* Task prompt
Every line in the data must be transcribed exactly.

* Dataset records
[src/rtl/cargador_instrucciones.sv]
// Program loader: streams a length-prefixed byte image into instruction
// memory and holds the core in reset until it is complete.
// Optional trailing XOR check byte: define CARGADOR_CHECKSUM_EN.
module cargador_instrucciones
    import procesador_pkg::*;
#(
    parameter int DATA_W = INSTR_W,
    parameter int ADDR_W = INSTR_ADDR_W,
    parameter int DEPTH  = 64
) (
    input  logic              clk,
    input  logic              reset,
    input  logic              iStart,
    input  logic [7:0]        iByte,
    input  logic              iValid,
    output logic              oReady,
    output logic              oWrEn,
    output logic [ADDR_W-1:0] oWrAddr,
    output logic [DATA_W-1:0] oWrData,
    output logic              oBusy,
    output logic              oDone,
    output logic              oError,
    output logic              oCpuReset,
    output logic [ADDR_W:0]   oCount
);

    localparam logic [8:0] DEPTH_B = 9'(DEPTH);

    estado_t           state_q;
    logic              rdy_q;
    logic              wren_q;
    logic [ADDR_W-1:0] addr_q;
    logic [DATA_W-1:0] data_q;
    logic              busy_q;
    logic              done_q;
    logic              err_q;
    logic              cpurst_q;
    logic [ADDR_W:0]   cnt_q;
    logic [ADDR_W:0]   n_q;

    logic              accept;
    logic              asm_accept;
    logic              asm_clear;
    logic [DATA_W-1:0] asm_word;
    logic              asm_ready;
    logic [ADDR_W:0]   cnt_inc;
    logic              n_big;

    assign accept     = iValid & rdy_q;
    assign asm_accept = accept & (state_q == ST_DATA);
    assign asm_clear  = iStart & (state_q == ST_IDLE);
    assign cnt_inc    = cnt_q + 1'b1;
    assign n_big      = {1'b0, iByte} > DEPTH_B;

    assign oReady    = rdy_q;
    assign oWrEn     = wren_q;
    assign oWrAddr   = addr_q;
    assign oWrData   = data_q;
    assign oBusy     = busy_q;
    assign oDone     = done_q;
    assign oError    = err_q;
    assign oCpuReset = cpurst_q;
    assign oCount    = cnt_q;

    ensamblador_palabra #(
        .DATA_W (DATA_W)
    ) u_ens (
        .clk          (clk),
        .reset        (reset),
        .clear_i      (asm_clear),
        .accept_i     (asm_accept),
        .byte_i       (iByte),
        .word_o       (asm_word),
        .word_ready_o (asm_ready)
    );

`ifdef CARGADOR_CHECKSUM_EN
    logic [7:0] xor_q;

    // Running XOR of the data bytes; the length byte is not included.
    always_ff @(posedge clk or negedge reset) begin
        if (!reset) begin
            xor_q <= '0;
        end else if (asm_clear) begin
            xor_q <= '0;
        end else if (asm_accept) begin
            xor_q <= xor_q ^ iByte;
        end
    end
`endif

    // Session FSM with registered handshake, write port and status.
    always_ff @(posedge clk or negedge reset) begin
        if (!reset) begin
            state_q  <= ST_IDLE;
            rdy_q    <= 1'b0;
            wren_q   <= 1'b0;
            addr_q   <= '0;
            data_q   <= '0;
            busy_q   <= 1'b0;
            done_q   <= 1'b0;
            err_q    <= 1'b0;
            cpurst_q <= 1'b1;
            cnt_q    <= '0;
            n_q      <= '0;
        end else begin
            wren_q <= 1'b0;
            case (state_q)
                ST_IDLE: begin
                    rdy_q <= 1'b0;
                    if (iStart) begin
                        state_q  <= ST_LEN;
                        rdy_q    <= 1'b1;
                        busy_q   <= 1'b1;
                        done_q   <= 1'b0;
                        err_q    <= 1'b0;
                        cpurst_q <= 1'b1;
                        cnt_q    <= '0;
                        addr_q   <= '0;
                    end
                end
                ST_LEN: begin
                    if (accept) begin
                        n_q <= (ADDR_W+1)'(iByte);
                        if (iByte == 8'd0) begin
`ifdef CARGADOR_CHECKSUM_EN
                            state_q <= ST_CHECK;
`else
                            state_q <= ST_FIN;
                            rdy_q   <= 1'b0;
`endif
                        end else if (n_big) begin
                            state_q <= ST_IDLE;
                            rdy_q   <= 1'b0;
                            err_q   <= 1'b1;
                            busy_q  <= 1'b0;
                        end else begin
                            state_q <= ST_DATA;
                        end
                    end
                end
                ST_DATA: begin
                    if (asm_ready) begin
                        state_q <= ST_WRITE;
                        rdy_q   <= 1'b0;
                        wren_q  <= 1'b1;
                        data_q  <= asm_word;
                    end
                end
                ST_WRITE: begin
                    addr_q <= addr_q + 1'b1;
                    cnt_q  <= cnt_inc;
                    rdy_q  <= 1'b1;
                    if (cnt_inc == n_q) begin
`ifdef CARGADOR_CHECKSUM_EN
                        state_q <= ST_CHECK;
`else
                        state_q <= ST_FIN;
                        rdy_q   <= 1'b0;
`endif
                    end else begin
                        state_q <= ST_DATA;
                    end
                end
`ifdef CARGADOR_CHECKSUM_EN
                ST_CHECK: begin
                    if (accept) begin
                        rdy_q <= 1'b0;
                        if (iByte == xor_q) begin
                            state_q <= ST_FIN;
                        end else begin
                            state_q <= ST_IDLE;
                            err_q   <= 1'b1;
                            busy_q  <= 1'b0;
                        end
                    end
                end
`endif
                ST_FIN: begin
                    state_q  <= ST_IDLE;
                    rdy_q    <= 1'b0;
                    done_q   <= 1'b1;
                    busy_q   <= 1'b0;
                    cpurst_q <= 1'b0;
                end
                default: begin
                    state_q <= ST_IDLE;
                    rdy_q   <= 1'b0;
                end
            endcase
        end
    end

endmodule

* The answer
[src/rtl/cargador_instrucciones.sv]
// Program loader: streams a length-prefixed byte image into instruction
// memory and holds the core in reset until it is complete.
// Optional trailing XOR check byte: define CARGADOR_CHECKSUM_EN.
module cargador_instrucciones
    import procesador_pkg::*;
#(
    parameter int DATA_W = INSTR_W,
    parameter int ADDR_W = INSTR_ADDR_W,
    parameter int DEPTH  = 64
) (
    input  logic              clk,
    input  logic              reset,
    input  logic              iStart,
    input  logic [7:0]        iByte,
    input  logic              iValid,
    output logic              oReady,
    output logic              oWrEn,
    output logic [ADDR_W-1:0] oWrAddr,
    output logic [DATA_W-1:0] oWrData,
    output logic              oBusy,
    output logic              oDone,
    output logic              oError,
    output logic              oCpuReset,
    output logic [ADDR_W:0]   oCount
);

    localparam logic [8:0] DEPTH_B = 9'(DEPTH);

    estado_t           state_q;
    logic              rdy_q;
    logic              wren_q;
    logic [ADDR_W-1:0] addr_q;
    logic [DATA_W-1:0] data_q;
    logic              busy_q;
    logic              done_q;
    logic              err_q;
    logic              cpurst_q;
    logic [ADDR_W:0]   cnt_q;
    logic [ADDR_W:0]   n_q;

    logic              accept;
    logic              asm_accept;
    logic              asm_clear;
    logic [DATA_W-1:0] asm_word;
    logic              asm_ready;
    logic [ADDR_W:0]   cnt_inc;
    logic              n_big;

    assign accept     = iValid & rdy_q;
    assign asm_accept = accept & (state_q == ST_DATA);
    assign asm_clear  = iStart & (state_q == ST_IDLE);
    assign cnt_inc    = cnt_q + 1'b1;
    assign n_big      = {1'b0, iByte} > DEPTH_B;

    assign oReady    = rdy_q;
    assign oWrEn     = wren_q;
    assign oWrAddr   = addr_q;
    assign oWrData   = data_q;
    assign oBusy     = busy_q;
    assign oDone     = done_q;
    assign oError    = err_q;
    assign oCpuReset = cpurst_q;
    assign oCount    = cnt_q;

    ensamblador_palabra #(
        .DATA_W (DATA_W)
    ) u_ens (
        .clk          (clk),
        .reset        (reset),
        .clear_i      (asm_clear),
        .accept_i     (asm_accept),
        .byte_i       (iByte),
        .word_o       (asm_word),
        .word_ready_o (asm_ready)
    );

`ifdef CARGADOR_CHECKSUM_EN
    logic [7:0] xor_q;

    // Running XOR of the data bytes; the length byte is not included.
    always_ff @(posedge clk or negedge reset) begin
        if (!reset) begin
            xor_q <= '0;
        end else if (asm_clear) begin
            xor_q <= '0;
        end else if (asm_accept) begin
            xor_q <= xor_q ^ iByte;
        end
    end
`endif

    // Session FSM with registered handshake, write port and status.
    always_ff @(posedge clk or negedge reset) begin
        if (!reset) begin
            state_q  <= ST_IDLE;
            rdy_q    <= 1'b0;
            wren_q   <= 1'b0;
            addr_q   <= '0;
            data_q   <= '0;
            busy_q   <= 1'b0;
            done_q   <= 1'b0;
            err_q    <= 1'b0;
            cpurst_q <= 1'b1;
            cnt_q    <= '0;
            n_q      <= '0;
        end else begin
            wren_q <= 1'b0;
            case (state_q)
                ST_IDLE: begin
                    rdy_q <= 1'b0;
                    if (iStart) begin
                        state_q  <= ST_LEN;
                        rdy_q    <= 1'b1;
                        busy_q   <= 1'b1;
                        done_q   <= 1'b0;
                        err_q    <= 1'b0;
                        cpurst_q <= 1'b1;
                        cnt_q    <= '0;
                        addr_q   <= '0;
                    end
                end
                ST_LEN: begin
                    if (accept) begin
                        n_q <= (ADDR_W+1)'(iByte);
                        if (iByte == 8'd0) begin
`ifdef CARGADOR_CHECKSUM_EN
                            state_q <= ST_CHECK;
`else
                            state_q <= ST_FIN;
                            rdy_q   <= 1'b0;
`endif
                        end else if (n_big) begin
                            state_q <= ST_IDLE;
                            rdy_q   <= 1'b0;
                            err_q   <= 1'b1;
                            busy_q  <= 1'b0;
                        end else begin
                            state_q <= ST_DATA;
                        end
                    end
                end
                ST_DATA: begin
                    if (asm_ready) begin
                        state_q <= ST_WRITE;
                        rdy_q   <= 1'b0;
                        wren_q  <= 1'b1;
                        data_q  <= asm_word;
                    end
                end
                ST_WRITE: begin
                    addr_q <= addr_q + 1'b1;
                    cnt_q  <= cnt_inc;
                    rdy_q  <= 1'b1;
                    if (cnt_inc == n_q) begin
`ifdef CARGADOR_CHECKSUM_EN
                        state_q <= ST_CHECK;
`else
                        state_q <= ST_FIN;
                        rdy_q   <= 1'b0;
`endif
                    end else begin
                        state_q <= ST_DATA;
                    end
                end
`ifdef CARGADOR_CHECKSUM_EN
                ST_CHECK: begin
                    if (accept) begin
                        rdy_q <= 1'b0;
                        if (iByte == xor_q) begin
                            state_q <= ST_FIN;
                        end else begin
                            state_q <= ST_IDLE;
                            err_q   <= 1'b1;
                            busy_q  <= 1'b0;
                        end
                    end
                end
`endif
                ST_FIN: begin
                    state_q  <= ST_IDLE;
                    rdy_q    <= 1'b0;
                    done_q   <= 1'b1;
                    busy_q   <= 1'b0;
                    cpurst_q <= 1'b0;
                end
                default: begin
                    state_q <= ST_IDLE;
                    rdy_q   <= 1'b0;
                end
            endcase
        end
    end

endmodule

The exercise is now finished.